Jahn-Teller effect in EPR spectra: Three-state theory forE2orbital states in cubic symmetry

Abstract

An effective Hamiltonian for an excited ${A}_{1}$ or ${A}_{2}$ vibronic singlet and a ground $E$ vibronic doublet is used to describe electron-paramagnetic-resonance spectra from $^{2}E$ orbital states in cubic symmetry. The zero-field splitting between the ground vibronic doublet and the excited vibronic singlet, the strain interaction, and the Zeeman interaction are included.

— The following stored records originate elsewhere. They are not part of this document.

File: src/hdl/gppe_pkg.sv
package gppe_pkg;

    // Grid defaults
    localparam int GRID_X_DEF = 64;
    localparam int GRID_Y_DEF = 64;
    localparam int GRID_Z_DEF = 64;

    // Field widths
    localparam int KIND_W  = 3;
    localparam int POS_W   = 6;
    localparam int CNT_W   = 16;
    localparam int MASK_W  = 6;
    localparam int CFG_W   = 32;
    localparam int CIDX_W  = 3;
    localparam int WGT_W   = 63;
    localparam int IDX_W   = 23;
    localparam int PROD_W  = 48;
    localparam int RX_W    = 5;
    localparam int IN_DATA_W  = 120;
    localparam int OUT_DATA_W = 88;

    localparam logic [WGT_W-1:0] WGT_MAX = {WGT_W{1'b1}};

    // Job queue
    localparam int Q_DEPTH = 2;
    localparam int Q_PTR_W = 1;

    // Request kinds
    localparam logic [KIND_W-1:0] KIND_INIT = 3'd0;
    localparam logic [KIND_W-1:0] KIND_ALL  = 3'd1;
    localparam logic [KIND_W-1:0] KIND_ADP  = 3'd2;
    localparam logic [KIND_W-1:0] KIND_ATP  = 3'd3;
    localparam logic [KIND_W-1:0] KIND_E    = 3'd4;

    // Configuration register indexes
    localparam logic [CIDX_W-1:0] CFG_RATE_ADP  = 3'd0;
    localparam logic [CIDX_W-1:0] CFG_RATE_MEM  = 3'd1;
    localparam logic [CIDX_W-1:0] CFG_RATE_COOP = 3'd2;
    localparam logic [CIDX_W-1:0] CFG_RATE_EB   = 3'd3;
    localparam logic [CIDX_W-1:0] CFG_RATE_DER  = 3'd4;
    localparam logic [CIDX_W-1:0] CFG_DIFF      = 3'd5;
    localparam logic [CIDX_W-1:0] CFG_INV_VOL   = 3'd6;

    // Reaction numbers
    localparam logic [RX_W-1:0] RX_ADP_ATP  = 5'd0;
    localparam logic [RX_W-1:0] RX_DE_REL   = 5'd1;
    localparam logic [RX_W-1:0] RX_ATP_D    = 5'd2;
    localparam logic [RX_W-1:0] RX_E_D      = 5'd3;
    localparam logic [RX_W-1:0] RX_DIFF_ADP = 5'd4;
    localparam logic [RX_W-1:0] RX_DIFF_ATP = 5'd10;
    localparam logic [RX_W-1:0] RX_DIFF_E   = 5'd16;

    typedef struct packed {
        logic [CFG_W-1:0] rate_adp;
        logic [CFG_W-1:0] rate_mem;
        logic [CFG_W-1:0] rate_coop;
        logic [CFG_W-1:0] rate_eb;
        logic [CFG_W-1:0] rate_der;
        logic [CFG_W-1:0] diff;
        logic [CFG_W-1:0] inv_vol;
    } cfg_t;

    typedef struct packed {
        logic [KIND_W-1:0] req_type;
        logic [POS_W-1:0]  pos_x;
        logic [POS_W-1:0]  pos_y;
        logic [POS_W-1:0]  pos_z;
        logic [CNT_W-1:0]  count_adp;
        logic [CNT_W-1:0]  count_atp;
        logic [CNT_W-1:0]  count_e;
        logic [CNT_W-1:0]  count_d;
        logic [CNT_W-1:0]  count_de;
        logic [CNT_W-1:0]  membrane_amount;
        logic [MASK_W-1:0] neighbor_inside;
    } item_t;

    // One classified point, ready for emission
    typedef struct packed {
        logic [KIND_W-1:0] kind;
        logic              mem_nz;
        logic [MASK_W-1:0] mask;
        logic [IDX_W-1:0]  cell_idx;
        logic [PROD_W-1:0] p_adp;
        logic [PROD_W-1:0] p_de;
        logic [PROD_W-1:0] d_adp;
        logic [PROD_W-1:0] d_atp;
        logic [PROD_W-1:0] d_e;
        logic [WGT_W-1:0]  w_atpd;
        logic [WGT_W-1:0]  w_ed;
    } job_t;

endpackage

From perturbation theory an analytical solution is obtained as a function of (i) the ratio of the zero-field splitting $3\ensuremath{\Gamma}$ to the random-strain splitting $\ensuremath{\delta}$, (ii) the vibronic reduction parameters $q$ and $r$, (iii) the crystallographic orientation of the applied magnetic field, and (iv) the parameters needed to describe the Zeeman interaction for cubic symmetry. The random character of the internal strains is included in the numerical calculations of the line shapes and angular variations. From these calculations those features which characterize the static, "intermediate," and dynamic Jahn-Teller effects are presented for the {100}, {110}, {111}, and {112} planes and for the ground and excited states.